Tuesday, December 29, 2009

Gadgets Can't Provide Us With Something To Say

Remember the good old days, before cell phones and the internet? Way back then, if you thought of something to tell a friend while you were waiting for the bus, you made a mental note to remember it until you got home and could give them a call. If you needed to look up a bit of information or do research for a term paper or a new purchase, you'd head to the library. Ah, those were the days.

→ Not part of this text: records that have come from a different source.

**config.mk**
```make
export PLATFORM = sky130hd
export DESIGN_NAME = antialiased_line_raster_top
export DESIGN_NICKNAME = d
export VERILOG_FILES = /design/src/design/alr_pkg.sv /design/src/design/alr_div.sv /design/src/design/antialiased_line_raster_top.sv
export SDC_FILE = /design/constraint.sdc
export NUM_CORES = 2
export LEC_CHECK = 0
export ABC_AREA = 1
export ABC_CLOCK_PERIOD_IN_PS = 11050
export BUFFER_PORTS_ARGS = -buffer_cell sky130_fd_sc_hd__buf_2
export CELL_PAD_IN_SITES_DETAIL_PLACEMENT = 0
export CELL_PAD_IN_SITES_GLOBAL_PLACEMENT = 1
export CORE_MARGIN = 1
export CORE_UTILIZATION = 48
export DETAILED_ROUTE_END_ITERATION = 7
export PLACE_DENSITY_LB_ADDON = 0.1
export SYNTH_ARGS = -nofsm -noshare
export SYNTH_HDL_FRONTEND = slang
export SYNTH_SLANG_ARGS = --single-unit
```
**constraint.sdc**
```tcl
create_clock -name clock -period 11.05 [get_ports clock]
set_input_delay 0 -clock clock [delete_from_list [all_inputs] [get_ports clock]]
set_output_delay 0 -clock clock [all_outputs]
set_load 0.1 [all_outputs]
```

This time of year really points up the number of new information sharing and communication gadgets available. Each store flyer has dozens of laptops, netbooks, cell phones and smart phones on sale just in time for the holidays. Now, no one has to be without the internet or some sort of communication device right at their fingertips. Anyone can send and receive email, surf the web, instant message, text message and just generally communicate his or her little heart out 24 hours a day, no matter where they are. The only thing that these amazing little gadgets don't provide is the most important of all: Something to say.

Of course, people have always used the telephone to chat or even rehash that morning's pre-breakfast argument. Regular communication is the mainstay of interpersonal relationships, and the telephone made it easier to do than did the occasional long letter. However, more communication options don't translate into more information to impart. That is why we are all familiar with the grocery store cell phone call, which usually starts with something like, "I'm at the store looking at the stuffed pimentos." Who needs to know that? By the same token, we are all now privy to the rehashed argument, sometimes with accompanying histrionics. Nobody needs to know about that, either.

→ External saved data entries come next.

<file path="config.mk">
export PLATFORM = sky130hd
export DESIGN_NAME = rti_ram
export DESIGN_NICKNAME = d
export VERILOG_FILES = /design/src/rtl/core/rti_ram.sv
export SDC_FILE = /design/constraint.sdc
export NUM_CORES = 2
export LEC_CHECK = 0
export BUFFER_PORTS_ARGS = -buffer_cell sky130_fd_sc_hd__buf_2
export CAP_MARGIN = 20
export CELL_PAD_IN_SITES_DETAIL_PLACEMENT = 1
export CELL_PAD_IN_SITES_GLOBAL_PLACEMENT = 1
export CORE_UTILIZATION = 41
export CTS_BUF_LIST = sky130_fd_sc_hd__clkbuf_2
export CTS_CLUSTER_DIAMETER = 150
export CTS_CLUSTER_SIZE = 30
export DETAILED_ROUTE_END_ITERATION = 10
export PLACE_DENSITY = 0.68
export SYNTH_ARGS = -nofsm -noshare
export SYNTH_HDL_FRONTEND = slang
export SYNTH_SLANG_ARGS = --single-unit
</file>
<file path="constraint.sdc">
create_clock -name clk -period 3.6 [get_ports clk]
set_clock_uncertainty 0.1 [all_clocks]
set_input_delay 0 -clock clk [delete_from_list [all_inputs] [get_ports clk]]
set_output_delay 0 -clock clk [all_outputs]
set_load 0.005 [all_outputs]
</file>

The problem is that even though there is more opportunity to communicate now, people really don't have that much more to say. So, in an effort to impress others or use those "free" minutes, people walk and drive around with their cell phones pasted to their ears. What is so important that you need to make a call while you're driving?

I think people have become so accustomed to constant noise and chatter that they are nervous when they are alone with their own thoughts. When cell phones first became popular, but not common, I remember people making a big deal about talking on them. They would exaggerate their movements and speak too loudly, as if to say, "Look how popular I am!" Come to think of it, many still do. But I have a way to get back at them. Whenever someone next to me at the store starts to yell into his or her cell phone, I just start talking or singing, at just the same volume. Ha! Because, you see, despite this communication explosion, I don't own a cell phone because we still don't have service where I live. So, for now, I have to be content with annoying those who do. It's a dirty job, but someone has to do it.